> _What you have to do_
Check each line of the records below for the word "byteen" and copy those where it appears.

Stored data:
┌────────

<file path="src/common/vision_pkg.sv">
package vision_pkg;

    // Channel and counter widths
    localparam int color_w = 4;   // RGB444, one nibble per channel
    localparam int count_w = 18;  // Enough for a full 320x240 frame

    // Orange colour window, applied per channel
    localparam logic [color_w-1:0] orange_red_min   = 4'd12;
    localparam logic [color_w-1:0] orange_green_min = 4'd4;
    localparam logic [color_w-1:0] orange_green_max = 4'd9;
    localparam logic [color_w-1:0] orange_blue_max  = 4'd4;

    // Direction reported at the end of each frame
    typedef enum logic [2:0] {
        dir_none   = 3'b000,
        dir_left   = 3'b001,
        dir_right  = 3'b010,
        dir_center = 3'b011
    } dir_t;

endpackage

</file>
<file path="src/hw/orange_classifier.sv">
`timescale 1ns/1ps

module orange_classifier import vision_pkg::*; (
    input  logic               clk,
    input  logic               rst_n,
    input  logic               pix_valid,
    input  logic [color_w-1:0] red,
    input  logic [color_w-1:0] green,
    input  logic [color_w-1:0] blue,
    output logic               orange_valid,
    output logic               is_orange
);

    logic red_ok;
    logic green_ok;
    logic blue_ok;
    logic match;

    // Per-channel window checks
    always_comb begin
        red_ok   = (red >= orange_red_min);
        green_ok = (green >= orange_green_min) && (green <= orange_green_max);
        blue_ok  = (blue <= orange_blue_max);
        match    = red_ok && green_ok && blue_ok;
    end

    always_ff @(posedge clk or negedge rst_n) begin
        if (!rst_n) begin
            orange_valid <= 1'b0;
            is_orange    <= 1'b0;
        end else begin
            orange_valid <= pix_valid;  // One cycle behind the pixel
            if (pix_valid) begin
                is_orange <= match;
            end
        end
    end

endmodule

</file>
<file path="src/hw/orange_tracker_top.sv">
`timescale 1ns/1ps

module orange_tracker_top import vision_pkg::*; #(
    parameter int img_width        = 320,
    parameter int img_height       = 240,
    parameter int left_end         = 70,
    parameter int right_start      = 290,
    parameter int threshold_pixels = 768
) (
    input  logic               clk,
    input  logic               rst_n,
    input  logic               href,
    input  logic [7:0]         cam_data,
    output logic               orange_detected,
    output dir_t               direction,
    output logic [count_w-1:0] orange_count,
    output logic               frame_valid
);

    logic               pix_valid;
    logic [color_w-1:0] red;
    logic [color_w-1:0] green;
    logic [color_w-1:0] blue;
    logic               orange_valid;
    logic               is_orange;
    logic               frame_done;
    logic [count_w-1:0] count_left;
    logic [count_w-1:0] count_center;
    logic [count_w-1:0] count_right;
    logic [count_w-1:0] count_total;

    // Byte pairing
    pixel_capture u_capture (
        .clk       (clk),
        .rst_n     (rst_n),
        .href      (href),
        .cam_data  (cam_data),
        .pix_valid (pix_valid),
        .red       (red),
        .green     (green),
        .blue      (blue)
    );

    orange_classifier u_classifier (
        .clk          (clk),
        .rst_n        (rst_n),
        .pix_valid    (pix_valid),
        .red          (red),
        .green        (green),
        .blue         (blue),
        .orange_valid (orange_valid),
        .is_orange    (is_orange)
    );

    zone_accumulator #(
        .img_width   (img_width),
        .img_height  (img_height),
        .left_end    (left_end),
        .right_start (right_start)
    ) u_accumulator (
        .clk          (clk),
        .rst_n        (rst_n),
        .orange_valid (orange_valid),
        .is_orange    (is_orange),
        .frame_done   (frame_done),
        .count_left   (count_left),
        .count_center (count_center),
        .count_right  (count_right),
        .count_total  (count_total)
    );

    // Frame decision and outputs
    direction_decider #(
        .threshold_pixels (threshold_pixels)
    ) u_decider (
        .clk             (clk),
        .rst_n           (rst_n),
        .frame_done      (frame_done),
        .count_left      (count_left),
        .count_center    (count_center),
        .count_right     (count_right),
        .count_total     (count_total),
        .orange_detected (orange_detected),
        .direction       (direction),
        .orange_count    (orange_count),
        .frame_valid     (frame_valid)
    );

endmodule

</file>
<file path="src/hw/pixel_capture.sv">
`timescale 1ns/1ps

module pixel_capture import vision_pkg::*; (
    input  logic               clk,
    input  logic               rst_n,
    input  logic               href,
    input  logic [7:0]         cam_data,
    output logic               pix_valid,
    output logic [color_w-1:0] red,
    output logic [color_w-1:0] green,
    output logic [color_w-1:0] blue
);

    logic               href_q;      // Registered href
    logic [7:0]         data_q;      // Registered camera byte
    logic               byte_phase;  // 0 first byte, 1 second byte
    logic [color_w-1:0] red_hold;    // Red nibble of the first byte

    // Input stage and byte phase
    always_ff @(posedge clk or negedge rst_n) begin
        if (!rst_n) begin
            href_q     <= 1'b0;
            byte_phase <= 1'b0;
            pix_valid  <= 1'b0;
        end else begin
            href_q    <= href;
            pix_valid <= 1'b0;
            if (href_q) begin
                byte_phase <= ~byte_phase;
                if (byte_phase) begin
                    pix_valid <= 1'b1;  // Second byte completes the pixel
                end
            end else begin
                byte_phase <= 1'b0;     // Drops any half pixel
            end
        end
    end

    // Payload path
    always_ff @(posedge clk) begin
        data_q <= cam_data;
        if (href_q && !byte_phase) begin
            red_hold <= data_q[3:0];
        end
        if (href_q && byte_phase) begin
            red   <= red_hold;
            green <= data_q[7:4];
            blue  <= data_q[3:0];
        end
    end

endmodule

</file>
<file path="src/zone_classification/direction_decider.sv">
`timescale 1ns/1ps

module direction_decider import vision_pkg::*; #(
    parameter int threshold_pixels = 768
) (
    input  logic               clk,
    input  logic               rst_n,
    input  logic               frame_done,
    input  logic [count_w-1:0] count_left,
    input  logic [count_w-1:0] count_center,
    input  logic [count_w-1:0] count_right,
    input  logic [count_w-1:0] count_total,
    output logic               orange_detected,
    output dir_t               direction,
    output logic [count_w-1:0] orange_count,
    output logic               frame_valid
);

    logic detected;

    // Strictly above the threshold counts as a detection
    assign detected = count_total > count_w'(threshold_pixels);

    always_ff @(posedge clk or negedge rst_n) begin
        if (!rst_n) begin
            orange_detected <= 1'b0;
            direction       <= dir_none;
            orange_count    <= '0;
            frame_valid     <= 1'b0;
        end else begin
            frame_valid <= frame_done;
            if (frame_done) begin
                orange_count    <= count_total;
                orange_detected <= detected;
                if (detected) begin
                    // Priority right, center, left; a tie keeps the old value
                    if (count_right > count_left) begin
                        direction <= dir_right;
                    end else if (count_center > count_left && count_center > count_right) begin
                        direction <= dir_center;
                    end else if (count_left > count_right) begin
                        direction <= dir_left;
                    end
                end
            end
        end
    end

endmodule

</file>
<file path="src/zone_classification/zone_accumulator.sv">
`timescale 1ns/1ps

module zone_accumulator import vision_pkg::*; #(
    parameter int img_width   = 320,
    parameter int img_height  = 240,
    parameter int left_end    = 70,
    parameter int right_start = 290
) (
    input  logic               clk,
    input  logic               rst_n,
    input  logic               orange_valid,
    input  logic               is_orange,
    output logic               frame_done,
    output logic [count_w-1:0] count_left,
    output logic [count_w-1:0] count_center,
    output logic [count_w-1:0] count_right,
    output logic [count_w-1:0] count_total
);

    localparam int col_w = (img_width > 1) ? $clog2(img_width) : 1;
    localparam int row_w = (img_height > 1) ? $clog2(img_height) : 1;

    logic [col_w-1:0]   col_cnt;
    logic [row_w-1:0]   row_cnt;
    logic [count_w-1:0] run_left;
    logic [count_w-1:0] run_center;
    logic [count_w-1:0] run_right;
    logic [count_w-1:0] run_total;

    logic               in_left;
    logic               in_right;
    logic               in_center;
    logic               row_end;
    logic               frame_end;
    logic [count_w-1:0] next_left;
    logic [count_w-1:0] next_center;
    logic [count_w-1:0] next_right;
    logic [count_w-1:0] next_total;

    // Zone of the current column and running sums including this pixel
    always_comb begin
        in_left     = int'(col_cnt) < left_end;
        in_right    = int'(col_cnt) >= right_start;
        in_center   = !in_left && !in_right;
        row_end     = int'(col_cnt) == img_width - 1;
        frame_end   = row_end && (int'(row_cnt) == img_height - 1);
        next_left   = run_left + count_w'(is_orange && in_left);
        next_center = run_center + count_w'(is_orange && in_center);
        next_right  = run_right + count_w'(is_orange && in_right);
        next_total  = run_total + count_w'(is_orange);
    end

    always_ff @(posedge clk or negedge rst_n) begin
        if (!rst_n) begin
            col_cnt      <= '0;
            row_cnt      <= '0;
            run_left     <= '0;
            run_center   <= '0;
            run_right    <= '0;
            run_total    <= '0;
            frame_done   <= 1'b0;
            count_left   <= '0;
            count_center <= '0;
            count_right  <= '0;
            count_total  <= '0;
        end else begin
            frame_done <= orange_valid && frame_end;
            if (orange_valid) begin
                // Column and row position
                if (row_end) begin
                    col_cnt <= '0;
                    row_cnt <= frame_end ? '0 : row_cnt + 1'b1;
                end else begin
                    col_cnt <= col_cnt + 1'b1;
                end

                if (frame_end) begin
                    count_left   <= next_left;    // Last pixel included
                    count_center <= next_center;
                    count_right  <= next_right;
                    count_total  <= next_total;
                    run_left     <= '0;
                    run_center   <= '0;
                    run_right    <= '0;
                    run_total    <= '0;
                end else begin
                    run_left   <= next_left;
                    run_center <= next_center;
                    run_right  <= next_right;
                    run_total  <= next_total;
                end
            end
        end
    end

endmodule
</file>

└────────
┌────────

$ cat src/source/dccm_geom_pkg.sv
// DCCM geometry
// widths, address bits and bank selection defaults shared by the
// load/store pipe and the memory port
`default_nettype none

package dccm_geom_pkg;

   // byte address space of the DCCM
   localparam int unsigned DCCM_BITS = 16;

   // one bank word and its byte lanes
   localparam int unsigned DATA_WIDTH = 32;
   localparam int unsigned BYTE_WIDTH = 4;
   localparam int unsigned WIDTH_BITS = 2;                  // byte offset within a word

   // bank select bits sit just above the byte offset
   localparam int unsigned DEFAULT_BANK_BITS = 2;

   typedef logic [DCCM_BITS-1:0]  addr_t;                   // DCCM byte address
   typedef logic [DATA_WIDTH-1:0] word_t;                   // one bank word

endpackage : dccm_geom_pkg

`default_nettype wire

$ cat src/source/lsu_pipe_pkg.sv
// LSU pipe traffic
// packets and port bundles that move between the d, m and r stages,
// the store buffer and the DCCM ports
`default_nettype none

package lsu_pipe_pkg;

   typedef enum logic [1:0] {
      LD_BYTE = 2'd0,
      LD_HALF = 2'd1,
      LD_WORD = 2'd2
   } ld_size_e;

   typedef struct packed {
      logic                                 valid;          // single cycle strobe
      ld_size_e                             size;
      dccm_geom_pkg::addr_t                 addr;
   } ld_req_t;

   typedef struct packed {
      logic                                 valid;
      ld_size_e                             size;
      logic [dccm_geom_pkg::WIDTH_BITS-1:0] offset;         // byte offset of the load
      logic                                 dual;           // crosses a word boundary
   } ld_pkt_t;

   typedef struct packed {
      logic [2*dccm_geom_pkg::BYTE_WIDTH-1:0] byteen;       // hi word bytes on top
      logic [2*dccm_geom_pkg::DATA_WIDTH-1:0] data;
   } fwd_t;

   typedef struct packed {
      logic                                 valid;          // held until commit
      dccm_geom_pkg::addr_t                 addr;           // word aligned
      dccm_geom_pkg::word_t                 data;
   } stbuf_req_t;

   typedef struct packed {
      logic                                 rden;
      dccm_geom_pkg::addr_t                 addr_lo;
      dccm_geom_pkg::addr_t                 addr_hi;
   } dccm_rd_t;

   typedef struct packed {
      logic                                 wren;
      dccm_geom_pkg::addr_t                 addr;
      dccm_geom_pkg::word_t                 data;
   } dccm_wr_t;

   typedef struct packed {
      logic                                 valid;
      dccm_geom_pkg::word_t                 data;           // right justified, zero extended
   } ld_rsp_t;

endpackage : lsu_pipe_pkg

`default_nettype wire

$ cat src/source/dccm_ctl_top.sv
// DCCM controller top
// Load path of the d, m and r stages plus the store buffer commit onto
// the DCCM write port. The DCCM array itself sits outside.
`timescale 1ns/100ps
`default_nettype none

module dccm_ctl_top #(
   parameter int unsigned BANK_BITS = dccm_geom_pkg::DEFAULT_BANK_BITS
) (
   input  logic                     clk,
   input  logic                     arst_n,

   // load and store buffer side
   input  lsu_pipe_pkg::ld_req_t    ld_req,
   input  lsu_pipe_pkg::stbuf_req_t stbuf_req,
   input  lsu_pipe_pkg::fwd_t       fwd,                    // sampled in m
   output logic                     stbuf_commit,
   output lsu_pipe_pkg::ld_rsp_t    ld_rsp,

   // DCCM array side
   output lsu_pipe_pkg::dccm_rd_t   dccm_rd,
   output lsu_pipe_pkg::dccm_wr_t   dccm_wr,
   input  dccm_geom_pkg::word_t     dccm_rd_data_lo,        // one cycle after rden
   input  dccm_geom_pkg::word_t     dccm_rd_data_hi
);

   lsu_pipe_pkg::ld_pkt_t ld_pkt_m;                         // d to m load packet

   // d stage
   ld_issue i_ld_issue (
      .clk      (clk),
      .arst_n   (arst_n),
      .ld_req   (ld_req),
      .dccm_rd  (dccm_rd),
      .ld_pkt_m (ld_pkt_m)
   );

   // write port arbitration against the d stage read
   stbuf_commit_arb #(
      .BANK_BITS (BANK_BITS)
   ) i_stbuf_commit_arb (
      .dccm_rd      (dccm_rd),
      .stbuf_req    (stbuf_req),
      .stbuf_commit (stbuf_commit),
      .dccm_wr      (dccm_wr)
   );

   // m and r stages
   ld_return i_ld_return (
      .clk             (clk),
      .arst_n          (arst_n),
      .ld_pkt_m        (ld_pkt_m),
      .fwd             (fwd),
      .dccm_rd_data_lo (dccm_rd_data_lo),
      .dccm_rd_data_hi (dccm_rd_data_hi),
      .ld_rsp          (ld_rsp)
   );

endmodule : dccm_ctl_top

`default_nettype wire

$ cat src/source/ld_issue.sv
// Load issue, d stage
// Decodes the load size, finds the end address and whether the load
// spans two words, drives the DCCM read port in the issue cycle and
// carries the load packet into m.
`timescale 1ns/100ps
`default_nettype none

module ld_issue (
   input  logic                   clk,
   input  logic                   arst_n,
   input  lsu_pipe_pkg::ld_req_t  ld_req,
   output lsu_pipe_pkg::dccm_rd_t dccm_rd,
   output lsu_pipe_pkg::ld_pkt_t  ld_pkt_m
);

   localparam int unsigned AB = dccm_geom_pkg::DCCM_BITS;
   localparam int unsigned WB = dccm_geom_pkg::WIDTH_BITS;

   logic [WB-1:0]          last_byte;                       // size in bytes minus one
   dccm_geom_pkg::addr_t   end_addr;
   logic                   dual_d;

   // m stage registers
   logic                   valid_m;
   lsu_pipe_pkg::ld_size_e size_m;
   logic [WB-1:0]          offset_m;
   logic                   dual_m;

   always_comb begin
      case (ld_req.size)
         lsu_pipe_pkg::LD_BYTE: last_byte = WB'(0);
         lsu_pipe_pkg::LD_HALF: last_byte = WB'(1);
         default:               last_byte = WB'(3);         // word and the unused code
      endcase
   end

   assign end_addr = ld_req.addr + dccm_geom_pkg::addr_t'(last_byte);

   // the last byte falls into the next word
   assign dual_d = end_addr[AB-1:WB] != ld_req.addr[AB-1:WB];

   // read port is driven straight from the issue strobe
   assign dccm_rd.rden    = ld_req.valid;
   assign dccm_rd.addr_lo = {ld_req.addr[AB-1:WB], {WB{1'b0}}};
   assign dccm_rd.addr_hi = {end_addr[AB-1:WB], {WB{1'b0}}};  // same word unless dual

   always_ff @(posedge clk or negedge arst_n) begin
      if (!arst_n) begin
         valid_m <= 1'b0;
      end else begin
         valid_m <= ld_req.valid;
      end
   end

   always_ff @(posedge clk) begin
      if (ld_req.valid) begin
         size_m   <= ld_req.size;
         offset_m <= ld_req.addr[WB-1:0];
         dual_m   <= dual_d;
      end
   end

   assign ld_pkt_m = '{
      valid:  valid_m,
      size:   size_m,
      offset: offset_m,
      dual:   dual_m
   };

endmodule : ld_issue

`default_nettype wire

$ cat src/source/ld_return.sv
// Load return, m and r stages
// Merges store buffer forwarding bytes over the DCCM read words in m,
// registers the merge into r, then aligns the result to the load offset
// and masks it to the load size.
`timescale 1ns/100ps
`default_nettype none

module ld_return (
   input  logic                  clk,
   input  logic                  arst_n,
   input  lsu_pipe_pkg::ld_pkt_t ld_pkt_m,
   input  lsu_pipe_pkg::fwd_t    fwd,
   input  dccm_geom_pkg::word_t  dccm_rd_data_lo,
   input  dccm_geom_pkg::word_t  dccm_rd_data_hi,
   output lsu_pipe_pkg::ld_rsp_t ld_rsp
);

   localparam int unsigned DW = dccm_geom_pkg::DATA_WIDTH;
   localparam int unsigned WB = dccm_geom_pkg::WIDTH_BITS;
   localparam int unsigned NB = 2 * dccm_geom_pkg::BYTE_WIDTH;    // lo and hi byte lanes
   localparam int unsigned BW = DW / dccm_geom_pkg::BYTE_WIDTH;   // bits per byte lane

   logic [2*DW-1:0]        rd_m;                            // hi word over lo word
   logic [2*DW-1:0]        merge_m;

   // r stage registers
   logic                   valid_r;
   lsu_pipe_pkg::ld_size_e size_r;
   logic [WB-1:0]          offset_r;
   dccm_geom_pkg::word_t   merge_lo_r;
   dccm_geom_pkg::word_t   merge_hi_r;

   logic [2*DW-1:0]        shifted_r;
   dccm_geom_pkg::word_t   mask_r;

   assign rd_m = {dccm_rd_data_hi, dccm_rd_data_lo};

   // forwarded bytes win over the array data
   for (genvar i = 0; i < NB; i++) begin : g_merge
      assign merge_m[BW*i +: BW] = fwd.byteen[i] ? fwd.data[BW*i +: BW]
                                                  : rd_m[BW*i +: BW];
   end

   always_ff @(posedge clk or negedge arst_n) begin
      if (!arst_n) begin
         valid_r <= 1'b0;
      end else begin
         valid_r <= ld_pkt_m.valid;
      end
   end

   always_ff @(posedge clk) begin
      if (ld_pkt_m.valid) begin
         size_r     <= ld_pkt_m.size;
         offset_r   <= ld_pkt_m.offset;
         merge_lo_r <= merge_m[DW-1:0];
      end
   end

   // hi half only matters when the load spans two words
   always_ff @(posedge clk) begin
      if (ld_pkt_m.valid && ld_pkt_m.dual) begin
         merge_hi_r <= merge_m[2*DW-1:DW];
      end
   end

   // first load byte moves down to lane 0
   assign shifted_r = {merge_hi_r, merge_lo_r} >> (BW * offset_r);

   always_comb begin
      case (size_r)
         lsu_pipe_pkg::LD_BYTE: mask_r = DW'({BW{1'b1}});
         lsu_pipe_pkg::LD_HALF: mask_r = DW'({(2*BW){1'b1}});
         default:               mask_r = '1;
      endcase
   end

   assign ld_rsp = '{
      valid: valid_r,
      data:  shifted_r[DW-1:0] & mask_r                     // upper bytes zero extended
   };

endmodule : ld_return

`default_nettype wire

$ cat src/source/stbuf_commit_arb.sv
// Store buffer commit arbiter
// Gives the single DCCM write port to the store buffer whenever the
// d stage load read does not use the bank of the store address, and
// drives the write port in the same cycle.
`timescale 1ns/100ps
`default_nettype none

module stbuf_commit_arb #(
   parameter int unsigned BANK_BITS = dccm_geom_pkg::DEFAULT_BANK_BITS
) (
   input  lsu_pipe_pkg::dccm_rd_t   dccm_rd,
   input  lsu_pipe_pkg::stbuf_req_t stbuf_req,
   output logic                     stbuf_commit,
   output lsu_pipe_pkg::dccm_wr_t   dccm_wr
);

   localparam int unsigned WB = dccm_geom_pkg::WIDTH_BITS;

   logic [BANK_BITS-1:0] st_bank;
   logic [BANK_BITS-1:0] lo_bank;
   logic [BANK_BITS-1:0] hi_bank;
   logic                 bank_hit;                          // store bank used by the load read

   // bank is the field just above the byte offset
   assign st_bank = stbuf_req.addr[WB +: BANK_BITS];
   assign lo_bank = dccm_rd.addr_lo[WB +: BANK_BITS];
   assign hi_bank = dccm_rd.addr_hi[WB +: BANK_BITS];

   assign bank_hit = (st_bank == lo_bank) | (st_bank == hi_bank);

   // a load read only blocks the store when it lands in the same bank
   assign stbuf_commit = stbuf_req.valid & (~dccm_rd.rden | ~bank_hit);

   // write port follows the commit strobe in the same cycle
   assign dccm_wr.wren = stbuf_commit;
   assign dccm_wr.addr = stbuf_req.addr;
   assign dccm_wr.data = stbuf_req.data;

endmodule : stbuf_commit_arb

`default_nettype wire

└────────

> _Reply to the exercise_
      logic [2*dccm_geom_pkg::BYTE_WIDTH-1:0] byteen;       // hi word bytes on top
      assign merge_m[BW*i +: BW] = fwd.byteen[i] ? fwd.data[BW*i +: BW]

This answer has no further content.